Security council nears deal on Iran resolution

The five permanent members of the UN Security Council neared a deal today on a resolution that would give Iran until the end of August to suspend its uranium enrichment or face the threat of economic and diplomatic sanctions.

The five permanent members of the UN Security Council neared a deal today on a resolution that would give Iran until the end of August to suspend its uranium enrichment or face the threat of economic and diplomatic sanctions.

Diplomats said the resolution would probably be introduced to the full 15-member council tonight, with the likelihood that it would be adopted early next week.

Because of Russian and Chinese demands, the text is weaker than earlier drafts, which would have made the threat of sanctions immediate. The draft now before the council essentially requires the council to conduct further discussions before it considers sanctions.

“There is no sanctions introduced on Iran in the draft resolution which we are finalising,” Russia’s UN Ambassador Vitaly Churkin said.

Churkin stressed that the work on the resolution was not quite finished, raising the possibility that the introduction of the draft could still be postponed.

“There are some little things which are believed to have some meaning which remain there,” Churkin said.

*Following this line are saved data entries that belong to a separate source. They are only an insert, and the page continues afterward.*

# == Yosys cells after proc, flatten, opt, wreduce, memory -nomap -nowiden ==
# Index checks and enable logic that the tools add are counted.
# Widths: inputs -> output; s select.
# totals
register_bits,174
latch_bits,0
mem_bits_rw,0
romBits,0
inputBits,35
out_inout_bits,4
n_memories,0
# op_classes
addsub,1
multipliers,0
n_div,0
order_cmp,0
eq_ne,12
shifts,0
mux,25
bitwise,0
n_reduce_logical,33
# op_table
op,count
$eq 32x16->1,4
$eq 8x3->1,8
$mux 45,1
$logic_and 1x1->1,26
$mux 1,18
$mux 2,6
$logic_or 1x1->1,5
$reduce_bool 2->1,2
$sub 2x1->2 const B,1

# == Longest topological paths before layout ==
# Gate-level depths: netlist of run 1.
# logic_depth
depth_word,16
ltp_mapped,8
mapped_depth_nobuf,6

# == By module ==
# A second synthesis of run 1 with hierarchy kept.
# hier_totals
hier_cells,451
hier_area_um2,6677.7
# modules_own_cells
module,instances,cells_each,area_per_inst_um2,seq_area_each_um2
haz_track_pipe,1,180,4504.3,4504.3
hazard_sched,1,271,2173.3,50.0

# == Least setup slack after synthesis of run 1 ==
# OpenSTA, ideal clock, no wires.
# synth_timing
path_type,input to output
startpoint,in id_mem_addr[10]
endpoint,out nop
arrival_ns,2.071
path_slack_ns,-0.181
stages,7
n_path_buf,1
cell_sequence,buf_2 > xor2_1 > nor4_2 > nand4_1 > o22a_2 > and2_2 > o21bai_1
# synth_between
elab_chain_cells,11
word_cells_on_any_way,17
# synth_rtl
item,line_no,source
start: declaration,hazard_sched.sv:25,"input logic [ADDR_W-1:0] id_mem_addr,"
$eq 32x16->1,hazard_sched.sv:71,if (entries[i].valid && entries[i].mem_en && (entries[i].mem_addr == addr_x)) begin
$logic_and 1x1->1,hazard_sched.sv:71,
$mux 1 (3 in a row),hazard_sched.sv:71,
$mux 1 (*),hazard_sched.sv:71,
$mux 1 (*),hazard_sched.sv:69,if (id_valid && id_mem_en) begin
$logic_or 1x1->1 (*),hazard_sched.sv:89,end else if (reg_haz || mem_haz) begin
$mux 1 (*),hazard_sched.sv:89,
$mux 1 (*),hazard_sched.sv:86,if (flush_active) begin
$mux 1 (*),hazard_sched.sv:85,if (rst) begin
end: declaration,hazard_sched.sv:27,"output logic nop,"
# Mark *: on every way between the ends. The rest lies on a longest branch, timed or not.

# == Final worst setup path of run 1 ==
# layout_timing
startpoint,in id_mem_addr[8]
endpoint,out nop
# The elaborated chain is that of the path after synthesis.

The resolution, drafted by Britain, France and Germany with US backing, is a follow-up to a July 12 agreement by the foreign ministers of the six countries that have been the main players on the Iranian nuclear issue. They have sought to refer Tehran back to the Security Council for not responding to an offer of incentives to suspend enrichment.

The ministers asked that council members adopt a resolution making Iran’s suspension of enrichment activities mandatory. Tehran said last week it would reply August 22 to the Western incentive package, but the council decided to go ahead with a resolution and not wait for Iran’s response.

The US and some of its allies accuse Iran of seeking to produce highly enriched uranium and plutonium for nuclear weapons. Tehran has denied the charges, saying its nuclear programme is purely peaceful and aimed at generating electricity, not a bomb.

Ambassadors had initially feared that differences with the Russians and Chinese were so great over the text that they might have to be referred to foreign ministers of the six countries.

But they were able to near a deal among themselves.